--- Task input ---
= Beginning of Section =

<file path="src/hdl/pkt_comm_consts.svh">
/*
 * Protocol and sizing constants for the packet front end.
 * PKT_MAX_LEN must fit the 24-bit length field; IN_FIFO_DEPTH must be a power of two.
 */
`ifndef PKT_COMM_CONSTS_SVH
`define PKT_COMM_CONSTS_SVH

// Header fields
`define PKT_COMM_VERSION 2
`define PKT_TYPE_MIN 1
`define PKT_TYPE_MAX 4
`define PKT_HEADER_LEN 8

// Payload length limit in bytes
`define PKT_MAX_LEN 1048576

// Input buffer depth in bytes
`define IN_FIFO_DEPTH 2048

// Quiet cycles before idle is raised
`define IDLE_DELAY 64

`endif
</file>
<file path="src/hdl/pkt_comm_pkg.sv">
/*
 * Shared types for the packet front end.
 * len_err in pl_byte_s is meaningful only on a byte with last set.
 */
package pkt_comm_pkg;

  typedef logic [7:0]  byte_t;
  typedef logic [15:0] word_t;
  typedef logic [15:0] pkt_id_t;
  typedef logic [7:0]  pkt_type_t;
  typedef logic [23:0] pkt_len_t;
  typedef logic [15:0] sum_t;

  // Bit 0 checksum, 1 length, 2 type, 3 version
  typedef logic [3:0]  err_bits_t;

  typedef enum logic [1:0] {
    KIND_PAYLOAD  = 2'd0,
    KIND_CHECKSUM = 2'd1,
    KIND_SKIP     = 2'd2
  } byte_kind_e;

  // One byte after the header, tagged by the parser
  typedef struct packed {
    byte_t      data;
    byte_kind_e kind;
    logic       last;
    logic       len_err;
  } pl_byte_s;

  // Per-packet record for the result builder
  typedef struct packed {
    pkt_type_t pkt_type;
    pkt_id_t   pkt_id;
    pkt_len_t  pkt_len;
    sum_t      sum;
  } summary_s;

endpackage

</file>
<file path="src/hdl/inpkt_header.sv">
/*
 * Header parser and length tagging. Header bytes are never stalled; every byte after
 * the header is forwarded up to tlast. Header fields hold until the next header starts.
 */
`include "pkt_comm_consts.svh"

module inpkt_header (
  input  logic                    CLK,
  input  logic                    RSTN,
  input  pkt_comm_pkg::byte_t     in_data,
  input  logic                    in_last,
  input  logic                    in_valid,
  output logic                    in_ready,
  output pkt_comm_pkg::pl_byte_s  pl_out,
  output logic                    pl_valid,
  input  logic                    pl_ready,
  output pkt_comm_pkg::pkt_type_t hdr_type,
  output pkt_comm_pkg::pkt_id_t   hdr_id,
  output pkt_comm_pkg::pkt_len_t  hdr_len,
  output logic                    err_version,
  output logic                    err_type,
  output logic                    err_len,
  output logic                    busy
);
  import pkt_comm_pkg::*;

  typedef enum logic [1:0] {HDR, PAYLOAD, CHECKSUM, SKIP} parse_state_e;

  parse_state_e state;
  logic [2:0]   hdr_idx;
  pkt_len_t     remain;
  logic         skip_len;
  byte_t        ver_r;
  logic         in_xfer;
  logic         hdr_xfer;
  logic         hdr_end;
  logic         ver_bad;
  logic         type_bad;
  logic         len_bad;

  assign in_ready = (state == HDR) ? 1'b1 : pl_ready;
  assign pl_valid = in_valid && (state != HDR);
  assign in_xfer  = in_valid && in_ready;
  assign hdr_xfer = in_xfer && (state == HDR);
  assign hdr_end  = (hdr_idx == 3'(`PKT_HEADER_LEN - 1));
  assign busy     = (state != HDR) || (hdr_idx != 3'd0);

  // Fields are complete by the reserved byte
  assign ver_bad  = (ver_r != 8'(`PKT_COMM_VERSION));
  assign type_bad = (hdr_type < 8'(`PKT_TYPE_MIN)) || (hdr_type > 8'(`PKT_TYPE_MAX));
  assign len_bad  = (hdr_len == '0) || (hdr_len > 24'(`PKT_MAX_LEN));

  always_comb begin
    pl_out.data    = in_data;
    pl_out.last    = in_last;
    pl_out.kind    = KIND_SKIP;
    pl_out.len_err = 1'b0;
    case (state)
      PAYLOAD: begin
        // Any tlast before the checksum is early
        pl_out.kind    = KIND_PAYLOAD;
        pl_out.len_err = in_last;
      end
      CHECKSUM: pl_out.kind = in_last ? KIND_CHECKSUM : KIND_SKIP;
      SKIP:     pl_out.len_err = skip_len && in_last;
      default:  pl_out.kind = KIND_SKIP;
    endcase
  end

  assign err_version = hdr_xfer && hdr_end && !in_last && ver_bad;
  assign err_type    = hdr_xfer && hdr_end && !in_last && type_bad;
  assign err_len     = (hdr_xfer && (in_last || (hdr_end && len_bad)))
                    || (in_xfer && (state != HDR) && pl_out.len_err);

  always_ff @(posedge CLK) begin
    if (hdr_xfer) begin
      case (hdr_idx)
        3'd0: ver_r          <= in_data;
        3'd1: hdr_type       <= in_data;
        3'd2: hdr_id[7:0]    <= in_data;
        3'd3: hdr_id[15:8]   <= in_data;
        3'd4: hdr_len[7:0]   <= in_data;
        3'd5: hdr_len[15:8]  <= in_data;
        3'd6: hdr_len[23:16] <= in_data;
        default: ;
      endcase
    end
  end

  always_ff @(posedge CLK or negedge RSTN) begin
    if (!RSTN) begin
      state    <= HDR;
      hdr_idx  <= '0;
      remain   <= '0;
      skip_len <= 1'b0;
    end else if (in_xfer) begin
      case (state)
        HDR: begin
          if (in_last) begin
            hdr_idx <= '0;
          end else if (hdr_end) begin
            hdr_idx <= '0;
            if (ver_bad || type_bad || len_bad) begin
              state    <= SKIP;
              skip_len <= 1'b0;
            end else begin
              state  <= PAYLOAD;
              remain <= hdr_len;
            end
          end else begin
            hdr_idx <= hdr_idx + 3'd1;
          end
        end
        PAYLOAD: begin
          remain <= remain - 1'b1;
          if (in_last) state <= HDR;
          else if (remain == 24'd1) state <= CHECKSUM;
        end
        CHECKSUM: begin
          if (in_last) begin
            state <= HDR;
          end else begin
            // Late tlast, drain and flag on the last byte
            state    <= SKIP;
            skip_len <= 1'b1;
          end
        end
        default: if (in_last) state <= HDR;
      endcase
    end
  end

endmodule

</file>
<file path="config.mk">
export PLATFORM = sky130hd
export DESIGN_NAME = inpkt_header
export DESIGN_NICKNAME = d
export VERILOG_FILES = /design/src/hdl/pkt_comm_pkg.sv /design/src/hdl/inpkt_header.sv
export VERILOG_INCLUDE_DIRS = /design/src /design/src/hdl
export SDC_FILE = /design/constraint.sdc
export NUM_CORES = 1
export LEC_CHECK = 0
export BUFFER_PORTS_ARGS = -buffer_cell sky130_fd_sc_hd__buf_2
export CORE_MARGIN = 10
export CORE_UTILIZATION = 40
export DETAILED_ROUTE_END_ITERATION = 12
export SLEW_MARGIN = 15
export SYNTH_ARGS = -nofsm -noshare
export SYNTH_HDL_FRONTEND = slang
export SYNTH_SLANG_ARGS = --single-unit
</file>
<file path="constraint.sdc">
create_clock -name CLK -period 7.45 [get_ports CLK]
set_clock_uncertainty 0.15 [all_clocks]
set_input_delay 0.3725 -clock CLK [delete_from_list [all_inputs] [get_ports CLK]]
set_output_delay 0.3725 -clock CLK [all_outputs]
set_load 0.01 [all_outputs]
</file>
==> results of run 1 <==
## registers in the layout (all words and copies together), names as in the netlist
register	cells
hdr_len	24
remain	24
hdr_id	16
hdr_type	8
ver_r	8
hdr_idx	3
state	2
skip_len	1
## Yosys cell counts, types with 4 or more instances
master    count
dfrtp_1      30
nand2b_1      4
a31oi_1       9
inv_1        11
o21ai_1       7
and3_1        6
a21oi_1      36
o31ai_1       8
nand2_1      28
nor2_1       32
ha_1         12
edfxtp_1     56
nand4_1       4
o22ai_1       4
buf_4        10
o21ai_0      20
nand3_1      10
nor3_1        7
clkbuf_1     11
or3_1         4
nor4_1        9
## report_power, final
group	internal (W)	switching, W	total, W
registers	0.000609	0.0000978	0.000706
clock network	0.000198	0.000188	0.000386
logic	0.000173	0.000310	0.000482
## final cells by class
cell class | instances | share of cell area
clock buffer | 9 | 0.02595
clock inverter | 7 | 0.02333
inverter | 12 | 0.009436
multi-input combinational | 240 | 0.3114
sequential | 86 | 0.5096
tap | 133 | 0.03486
timing repair buffer | 80 | 0.08545
## worst max-delay path by stage
stage	endpoint	slack (ns)	cells after the start
after CTS	remain[1]$_DFFE_PN0P_	3.71	8
after detailed placement	remain[1]$_DFFE_PN0P_	3.75	8
after global routing	remain[1]$_DFFE_PN0P_	3.34	8
after global placement	remain[1]$_DFFE_PN0P_	3.92	8
after floorplan	remain[5]$_DFFE_PN0P_	4.97	7
final	remain[1]$_DFFE_PN0P_	3.64	8
## per-layer routing
| metal | track usage | share of wire | vias up |
|---|---|---|---|
| li1 | - | - | 1500 |
| met1 | 0.1936 | 0.44 | 1566 |
| met2 | 0.2344 | 0.48 | 109 |
| met3 | 0.05444 | 0.073 | 8 |
| met4 | 0.03726 | 0.0086 | 0 |
| met5 | 0 | 0 | - |
## per-stage QoR
stage	hold slack (ns)	utilization
5_1_grt	0.1706	0.4839
6_report	0.1631	0.4839
4_1_cts	0.1405	0.4839
3_3_place_gp	0.3205	0.4590
2_1_floorplan	-0.07309	-
3_5_place_dp	0.3251	0.4590
## cell families (layout without fill, tap and decap cells)
logic type               Yosys count  in the layout
multiplexers                       2              2
buffers and inverters             36            108
AND/OR/NAND/NOR                  120            120
flip-flops                        86             86
adder cells (fa/ha/maj)           12             12
AO/OA/AOI/OAI                    106            106
==> impl_metrics.tcl, run 1 <==
set metrics [dict create \
    tightest_slew_ns 1.112 \
    multi_input_area_mm2 0.001486 \
    crit_start "state[1]$_DFFE_PN0P_" \
    antenna_found_initial 0 \
    yosysSeqAreaShare 0.5930 \
    htree_levels 3 \
    coreArea_mm2 0.009864 \
    drive_above_1_share 0.2465 \
    synthFlopType "edfxtp_1" \
    cts_inserted_buffers 9 \
    final_nets 454 \
    post-place-ws_ns 3.751 \
    worstReg2RegEnd "remain[1]$_DFFE_PN0P_" \
    ys_ff_latch 86 \
    cp_slowest_stage_delay_ns 0.82 \
    grt_pass1_wl_mm 17.60 \
    crit_top_cell "o21ai_0" \
    crit_buf_inv 3 \
    die_area_mm2 0.01470 \
    min_period_over_period 0.5113 \
    clk_pin_slew_ns 0.10 \
    n_fill_cell 898 \
    crit_path_max_fanout 52 \
    maxCapViolCount 0 \
    report.final.slew_viol_count 0 \
    grt_pass1_vias 3263 \
    arrival_ns 3.86 \
    synthCells 362 \
    synth_top_family_by_area "compound AO/OA/AOI/OAI gates" \
    synth_nets 387 \
    critical_path_class "reg -> reg" \
    ctsLongestPathBuffers 2 \
    clock_latency_ns 0.36 \
    post-dp-hpwl_mm 7.675 \
    synthSimpleGateAreaFrac 0.1553 \
    post-cts-setup-buffers 0 \
    cp-start-kind "register" \
    synth_mux_area_frac 0.005186 \
    drc_errors 0 \
    grt_usage 0.1501 \
    syn_avg_cell_area_um2 11.33 \
    syn_area_mm2 0.004101 \
    cts_tree "built" \
    hp-class "in -> reg" \
    power_density_mw_per_mm2 330.0 \
    area_delta_synth_final_pct 16.38 \
    wl_per_cell_um 19.50 \
    crit_path_cell_trace "inv_1 > ha_1 > buf_4 > clkinv_1 > o21ai_0 > nand2_1 > nor2_1 > o21ai_0" \
    io_pins 79 \
    vias_per_cell 5.614 \
    mostFrequentLayoutCell "buf_2" \
    antenna_cells 0 \
    timing.rr.start "state[1]$_DFFE_PN0P_" \
    crit_slowest_cell "nor2_1" \
    ys_types 53 \
    seq_area_mm2 0.002432 \
    synth_edf_count 56 \
    synth_top_area_cell "edfxtp_1" \
    period_needed_ns 3.809 \
    reg2reg_depth 8 \
    hold_depth 2 \
    synthAdderAreaFrac 0.03661 \
    async_flop_share 0.3488 \
    min_from "in_last" \
    grt_setup_unrepaired "false" \
    cp.required_ns 7.50 \
    clock_sinks 86 \
    synth_compound_area_frac 0.1653 \
    grt.overflow.total 0 \
    dr.first_iter.drc_count 263 \
    postLayoutSetupSlackWorst_ns 3.641 \
    num_rows 36 \
    numPortBuffers 78 \
    instances_no_fill 567 \
    hold_end "hdr_idx[2]$_DFFE_PN0N_" \
    hold_violations 0 \
    gp_congestion 0.8723 \
    cts_root_buf "clkbuf_8" \
    place_area_mm2 0.004528 \
    num_vias 3183 \
    cts.hold.buffers_added 1 \
    synth_xor_area_frac 0 \
    r2r_slack_ns 3.64 \
    placed_cells 550 \
    antenna_left 0 \
    drtPass1Iterations 4 \
    setup_violations 0 \
    total_power_w 0.001575 \
    wl_mm 11.06 \
    total_leakage_power_nw 1.856 \
    dieWidth_um 121.3 \
    start_util 0.4158 \
    most-common-layout-cells "78 x buf_2, 56 x edfxtp_1, 36 x a21oi_1" \
    outcome "complete, no violations" \
    ctsResizeCount 0 \
    vdd_drop_max_mv 0.1527 \
    grt_max_degree 53 \
    relSlewSlack 0.2563 \
    max_freq_mhz 262.5 \
    final_area_mm2 0.004773 \
    synth_area_leaders "edfxtp_1 41%, dfrtp_1 18%, a21oi_1 4.4%" \
    fin_setup_tns_ns 0 \
    synth_top_area_frac 0.4100 \
    ys_warn_count 0 \
    setup.worst_path.end_class "register" \
    cp_top_family "simple AND/OR/NAND/NOR gates" \
    die_height_um 121.3 \
]
Power figures use the tool's default switching activity.
==> run 2, diff against run 1 <==
clock period = 3.83 ns   (was 7.45 ns; I/O delays follow)
==> run 2 against run 1 <==
Routed wire length grew 0.13%. Register-to-register slack worse by 2.9 ns. Count of clock-buffer cells in the layout unchanged. Sequential cell count is the same. First-iteration DRC count grew 16%. Combinational power up 99%. Clock power grew 62%. Die area did not move. Total power rose by 88%. Hold slack got worse by 0.13 ns. Design area grew 1.0%. Critical endpoint unchanged. Largest power group unchanged.
==> impl_metrics.tcl, run 2 (same netlist as run 1, synthesis figures left out) <==
set metrics [dict create \
    switchingPower_w 0.001164 \
    period_needed_ns 3.087 \
    dr.first_iter.drc_count 304 \
    crit_path_cell_trace "or4_4 > nor4b_4 > nand2_2 > o41a_1 > nor2_1 > o21ai_0" \
    maxCapViolCount 0 \
    relSlewSlack 0.4791 \
    drive_above_1_share 0.2460 \
    cts_root_buf "clkbuf_8" \
    cp_top_family "simple AND/OR/NAND/NOR gates" \
    post-dp-hpwl_mm 7.939 \
    antenna_left 0 \
    coreArea_mm2 0.009864 \
    p_clk_frac 0.212 \
    fin_setup_tns_ns 0 \
    report.final.slew_viol_count 0 \
    start_util 0.4158 \
    crit_slowest_cell "nor2_1" \
    clock_sinks 86 \
    grt_pass1_wl_mm 17.44 \
    setup.worst_path.end_class "register" \
    instances_no_fill 576 \
    arrival_ns 3.14 \
    min_period_over_period 0.8059 \
    critical_path_class "reg -> reg" \
    power_frac_seq 0.464 \
    placed_cells 552 \
    die_area_mm2 0.01470 \
    cp-start-kind "register" \
    crit_path_max_fanout 13 \
    most-common-layout-cells "78 x buf_2, 56 x edfxtp_1, 36 x a21oi_1" \
    io_pins 79 \
    cts_inserted_buffers 9 \
    grt_setup_unrepaired "false" \
    wl_mm 11.07 \
    drtPass1Iterations 5 \
    clock_latency_ns 0.37 \
    gp_congestion 0.8623 \
    clk_pin_slew_ns 0.11 \
    antenna_cells 0 \
    numPortBuffers 78 \
    htree_levels 3 \
    outcome "complete, no violations" \
    area_delta_synth_final_pct 17.57 \
    grt_max_degree 52 \
    drc_errors 0 \
    num_vias 3227 \
    setup_violations 0 \
    cp.required_ns 3.89 \
    power_density_mw_per_mm2 612.8 \
    cts_tree "built" \
    post-cts-setup-buffers 0 \
    grt_usage 0.1510 \
    ctsResizeCount 0 \
    final_nets 463 \
    num_rows 36 \
    mostFrequentLayoutCell "buf_2" \
    wl_per_cell_um 19.22 \
    dieWidth_um 121.3 \
    vdd_drop_max_mv 0.2455 \
    ctsLongestPathBuffers 2 \
    grt.overflow.total 0 \
    cp_slowest_stage_delay_ns 0.69 \
    pwr-share-comb 0.324 \
    reg_top3 "hdr_len (24), remain (24), hdr_id (16)" \
    antenna_found_initial 0 \
    grt_pass1_vias 3145 \
    vias_per_cell 5.602 \
    swShare 0.3938 \
    total_leakage_power_nw 1.873 \
    hold_violations 0 \
    hp-class "in -> reg" \
    die_height_um 121.3 \
    max_freq_mhz 324.0 \
    internal-power_w 0.001791 \
    tightest_slew_ns 0.7785 \
    crit_buf_inv 0 \
]
-- run 2: changes by cell type in the layout (fill, tap and decap cells not counted), sizes merged --
cell | previous run | this run
inv | 16 | 15
clkinvlp | 0 | 1
buf | 79 | 81
bufinv | 2 | 0
dlygate4sd3 | 1 | 8
clkinv | 1 | 3
-- run 2: path summary, 6_finish.rpt --
check,from,slack [ns],depth (start not counted),to
max in group asynchronous,RSTN,2.80,2,remain[16]$_DFFE_PN0P_
worst max-delay path,hdr_type[7]$_DFFE_PP_,0.74,6,remain[1]$_DFFE_PN0P_
worst min register to register,remain[20]$_DFFE_PN0P_,0.38,2,remain[20]$_DFFE_PN0P_
worst max register to register,hdr_type[7]$_DFFE_PP_,0.74,6,remain[1]$_DFFE_PN0P_
min in group asynchronous,RSTN,0.26,2,remain[13]$_DFFE_PN0P_
worst min-delay path,in_data[3],0.03,1,hdr_id[11]$_DFFE_PP_
-- run 2: power by group through the flow --
| stage | clock network (W) | registers (W) | logic (W) |
|---|---|---|---|
| 6_report | 0.000627 | 0.00137 | 0.000957 |
| 5_1_grt | 0.000694 | 0.00140 | 0.00108 |
| 4_1_cts | 0.000649 | 0.00137 | 0.000958 |
| 3_5_place_dp | 0 | 0.00139 | 0.000947 |
| 3_3_place_gp | 0 | 0.00138 | 0.000931 |
| 2_1_floorplan | 0 | 0.00134 | 0.000709 |
-- run 2: timing repair --
| action | CTS | global route |
|---|---|---|
| endpoints found under the hold margin | 72 | 0 |
| endpoints found under the setup margin | 0 | 0 |
| hold buffers | 8 | 0 |
-- run 2: routing by layer --
| metal | wire length, um | track usage | share of wire |
|---|---|---|---|
| met5 | 0 | 0 | 0 |
| met1 | 4815 | 0.1883 | 0.43 |
| met4 | 68 | 0.02757 | 0.0061 |
| met2 | 5227 | 0.2408 | 0.47 |
| met3 | 958 | 0.06468 | 0.087 |
-- run 2: final cells by class --
| class | instances | area [um2] |
|---|---|---|
| Timing Repair Buffer | 89 | 493.0 |
| Multi-Input combinational cell | 240 | 1486 |
| Clock buffer | 9 | 123.9 |
| Sequential cell | 86 | 2432 |
| Inverter | 12 | 45.04 |
| Clock inverter | 7 | 75.07 |
| Tap cell | 133 | 166.4 |
| Fill cell | 915 | 5042 |
-- run 2: stage by stage --
stage	hold WS [ns]	util	worst slack (ns)	area (um2)	power, W
after floorplan	-0.2541	-	1.355	4101	0.002051
after global placement	0.1421	0.4606	0.8515	4543	0.002309
after detailed placement	0.1404	0.4606	0.7760	4543	0.002334
after CTS	0.02066	0.4888	0.7536	4822	0.002974
after global routing	0.004936	0.4888	0.5816	4822	0.003171
final	0.02859	0.4888	0.7432	4822	0.002955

= End of Section =

--- What to do ---
Word for word, retype the lines from the one containing "7 | 75.07 |" through the final line of the data, including both ends and nothing more.

--- Output ---
| Clock inverter | 7 | 75.07 |
| Tap cell | 133 | 166.4 |
| Fill cell | 915 | 5042 |
-- run 2: stage by stage --
stage	hold WS [ns]	util	worst slack (ns)	area (um2)	power, W
after floorplan	-0.2541	-	1.355	4101	0.002051
after global placement	0.1421	0.4606	0.8515	4543	0.002309
after detailed placement	0.1404	0.4606	0.7760	4543	0.002334
after CTS	0.02066	0.4888	0.7536	4822	0.002974
after global routing	0.004936	0.4888	0.5816	4822	0.003171
final	0.02859	0.4888	0.7432	4822	0.002955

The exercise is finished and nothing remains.